● INSTRUCTIONS FOR THE TASK:
Going down the data below, set down exactly the line with "asynchronous active-high reset" and each line after it through the line with "FIFO is full"; no other lines.

● Recorded data:
____________________
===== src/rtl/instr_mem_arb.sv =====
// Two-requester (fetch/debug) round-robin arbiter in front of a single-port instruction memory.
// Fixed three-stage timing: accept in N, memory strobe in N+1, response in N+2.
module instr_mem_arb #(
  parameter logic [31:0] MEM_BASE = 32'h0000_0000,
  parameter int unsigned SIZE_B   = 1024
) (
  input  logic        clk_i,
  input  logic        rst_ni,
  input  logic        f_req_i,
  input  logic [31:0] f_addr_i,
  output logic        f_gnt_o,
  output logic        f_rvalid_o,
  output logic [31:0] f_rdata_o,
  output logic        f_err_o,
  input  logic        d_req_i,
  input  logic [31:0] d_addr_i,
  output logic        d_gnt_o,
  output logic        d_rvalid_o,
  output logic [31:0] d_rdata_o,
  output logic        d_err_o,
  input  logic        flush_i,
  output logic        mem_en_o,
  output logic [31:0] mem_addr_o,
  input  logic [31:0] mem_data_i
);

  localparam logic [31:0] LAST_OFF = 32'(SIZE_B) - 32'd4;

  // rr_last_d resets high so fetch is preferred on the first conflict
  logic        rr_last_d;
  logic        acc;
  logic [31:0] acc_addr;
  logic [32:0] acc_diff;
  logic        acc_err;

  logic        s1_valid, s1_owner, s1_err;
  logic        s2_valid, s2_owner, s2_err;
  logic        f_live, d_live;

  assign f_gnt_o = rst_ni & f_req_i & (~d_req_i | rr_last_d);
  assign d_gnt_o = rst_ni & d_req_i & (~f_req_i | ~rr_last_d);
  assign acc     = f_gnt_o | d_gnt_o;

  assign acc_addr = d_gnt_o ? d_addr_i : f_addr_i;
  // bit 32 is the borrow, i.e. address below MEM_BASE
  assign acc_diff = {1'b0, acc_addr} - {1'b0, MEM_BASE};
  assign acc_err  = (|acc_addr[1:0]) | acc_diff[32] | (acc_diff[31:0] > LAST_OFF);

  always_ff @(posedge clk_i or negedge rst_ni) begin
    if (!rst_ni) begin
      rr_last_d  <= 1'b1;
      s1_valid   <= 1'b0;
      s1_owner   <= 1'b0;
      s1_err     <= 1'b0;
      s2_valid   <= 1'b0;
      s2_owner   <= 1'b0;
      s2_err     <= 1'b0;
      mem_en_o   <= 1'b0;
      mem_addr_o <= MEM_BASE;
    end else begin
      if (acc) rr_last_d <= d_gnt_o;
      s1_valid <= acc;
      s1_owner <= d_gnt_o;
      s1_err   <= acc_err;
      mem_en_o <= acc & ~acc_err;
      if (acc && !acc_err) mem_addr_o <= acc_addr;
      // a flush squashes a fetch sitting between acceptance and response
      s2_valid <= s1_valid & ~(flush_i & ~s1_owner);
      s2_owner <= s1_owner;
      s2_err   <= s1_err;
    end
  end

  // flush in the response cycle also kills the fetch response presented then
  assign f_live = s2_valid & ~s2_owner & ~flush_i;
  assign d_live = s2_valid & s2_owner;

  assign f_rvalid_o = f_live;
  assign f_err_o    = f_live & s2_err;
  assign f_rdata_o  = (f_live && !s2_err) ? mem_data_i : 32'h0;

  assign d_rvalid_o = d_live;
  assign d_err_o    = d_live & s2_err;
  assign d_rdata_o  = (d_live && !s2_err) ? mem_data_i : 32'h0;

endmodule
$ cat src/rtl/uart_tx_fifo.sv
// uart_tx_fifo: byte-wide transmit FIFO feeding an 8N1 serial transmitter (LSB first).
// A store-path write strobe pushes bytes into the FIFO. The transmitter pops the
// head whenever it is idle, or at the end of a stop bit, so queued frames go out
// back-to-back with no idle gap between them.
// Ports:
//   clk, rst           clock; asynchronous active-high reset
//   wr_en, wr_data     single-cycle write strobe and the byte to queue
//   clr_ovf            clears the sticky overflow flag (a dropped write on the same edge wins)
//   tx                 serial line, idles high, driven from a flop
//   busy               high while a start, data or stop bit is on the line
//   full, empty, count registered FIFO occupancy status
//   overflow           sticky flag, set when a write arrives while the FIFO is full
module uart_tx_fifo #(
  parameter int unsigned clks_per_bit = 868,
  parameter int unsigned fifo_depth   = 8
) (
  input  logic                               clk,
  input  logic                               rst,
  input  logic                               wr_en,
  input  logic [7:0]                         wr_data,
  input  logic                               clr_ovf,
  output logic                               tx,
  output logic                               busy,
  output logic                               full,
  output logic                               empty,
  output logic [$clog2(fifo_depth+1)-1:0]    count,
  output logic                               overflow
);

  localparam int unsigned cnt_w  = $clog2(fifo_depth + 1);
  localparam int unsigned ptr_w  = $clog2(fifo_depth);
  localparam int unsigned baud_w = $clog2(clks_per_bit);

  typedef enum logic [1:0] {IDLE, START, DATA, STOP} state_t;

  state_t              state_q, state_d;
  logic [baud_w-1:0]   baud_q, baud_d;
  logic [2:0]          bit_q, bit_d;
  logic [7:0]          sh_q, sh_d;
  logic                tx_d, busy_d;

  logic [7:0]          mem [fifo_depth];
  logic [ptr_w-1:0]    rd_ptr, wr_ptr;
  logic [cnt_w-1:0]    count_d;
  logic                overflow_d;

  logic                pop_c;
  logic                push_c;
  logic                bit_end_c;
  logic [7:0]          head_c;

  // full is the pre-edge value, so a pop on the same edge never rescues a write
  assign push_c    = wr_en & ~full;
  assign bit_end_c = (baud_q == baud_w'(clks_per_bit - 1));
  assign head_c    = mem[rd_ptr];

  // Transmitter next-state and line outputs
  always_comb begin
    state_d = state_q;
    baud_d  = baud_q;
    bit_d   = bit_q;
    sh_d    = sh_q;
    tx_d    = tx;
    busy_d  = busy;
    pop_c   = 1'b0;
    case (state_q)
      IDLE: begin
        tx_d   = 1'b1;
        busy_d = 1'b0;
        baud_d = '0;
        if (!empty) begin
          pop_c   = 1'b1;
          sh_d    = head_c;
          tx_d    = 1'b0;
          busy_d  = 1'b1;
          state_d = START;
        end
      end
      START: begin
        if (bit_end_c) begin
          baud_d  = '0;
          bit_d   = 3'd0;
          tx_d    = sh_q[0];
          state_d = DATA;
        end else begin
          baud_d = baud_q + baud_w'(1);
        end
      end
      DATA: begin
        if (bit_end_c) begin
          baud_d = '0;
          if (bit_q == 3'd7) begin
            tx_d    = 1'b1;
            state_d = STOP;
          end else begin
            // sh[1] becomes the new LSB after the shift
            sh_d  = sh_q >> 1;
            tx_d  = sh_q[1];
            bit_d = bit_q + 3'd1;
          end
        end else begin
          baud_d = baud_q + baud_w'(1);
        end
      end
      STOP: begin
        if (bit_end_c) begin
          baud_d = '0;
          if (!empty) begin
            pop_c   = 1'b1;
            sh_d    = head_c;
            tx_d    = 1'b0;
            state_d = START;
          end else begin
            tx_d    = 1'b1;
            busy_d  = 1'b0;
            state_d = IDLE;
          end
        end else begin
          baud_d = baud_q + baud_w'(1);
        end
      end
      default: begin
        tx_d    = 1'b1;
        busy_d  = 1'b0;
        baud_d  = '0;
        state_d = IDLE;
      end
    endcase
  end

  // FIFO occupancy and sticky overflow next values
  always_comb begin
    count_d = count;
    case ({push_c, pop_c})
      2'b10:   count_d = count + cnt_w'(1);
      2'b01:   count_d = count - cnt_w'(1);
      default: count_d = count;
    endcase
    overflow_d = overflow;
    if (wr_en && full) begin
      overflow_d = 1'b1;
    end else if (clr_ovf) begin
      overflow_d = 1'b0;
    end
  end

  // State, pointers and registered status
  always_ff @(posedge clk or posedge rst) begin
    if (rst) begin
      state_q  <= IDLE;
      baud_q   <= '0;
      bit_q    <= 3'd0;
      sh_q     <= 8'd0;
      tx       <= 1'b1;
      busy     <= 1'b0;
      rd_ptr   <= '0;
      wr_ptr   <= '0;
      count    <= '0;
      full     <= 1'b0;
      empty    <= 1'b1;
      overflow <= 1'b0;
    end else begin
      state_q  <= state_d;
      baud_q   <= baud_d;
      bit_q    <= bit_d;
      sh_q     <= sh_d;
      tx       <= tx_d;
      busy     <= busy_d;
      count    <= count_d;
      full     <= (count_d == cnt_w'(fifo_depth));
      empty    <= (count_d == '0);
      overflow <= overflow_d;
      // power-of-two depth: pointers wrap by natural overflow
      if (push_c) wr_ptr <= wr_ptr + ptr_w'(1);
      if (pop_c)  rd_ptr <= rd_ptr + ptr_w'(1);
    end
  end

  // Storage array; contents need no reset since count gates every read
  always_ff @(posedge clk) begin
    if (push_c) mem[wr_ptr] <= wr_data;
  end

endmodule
____________________
● SOLUTION FOR THIS EXERCISE:
//   clk, rst           clock; asynchronous active-high reset
//   wr_en, wr_data     single-cycle write strobe and the byte to queue
//   clr_ovf            clears the sticky overflow flag (a dropped write on the same edge wins)
//   tx                 serial line, idles high, driven from a flop
//   busy               high while a start, data or stop bit is on the line
//   full, empty, count registered FIFO occupancy status
//   overflow           sticky flag, set when a write arrives while the FIFO is full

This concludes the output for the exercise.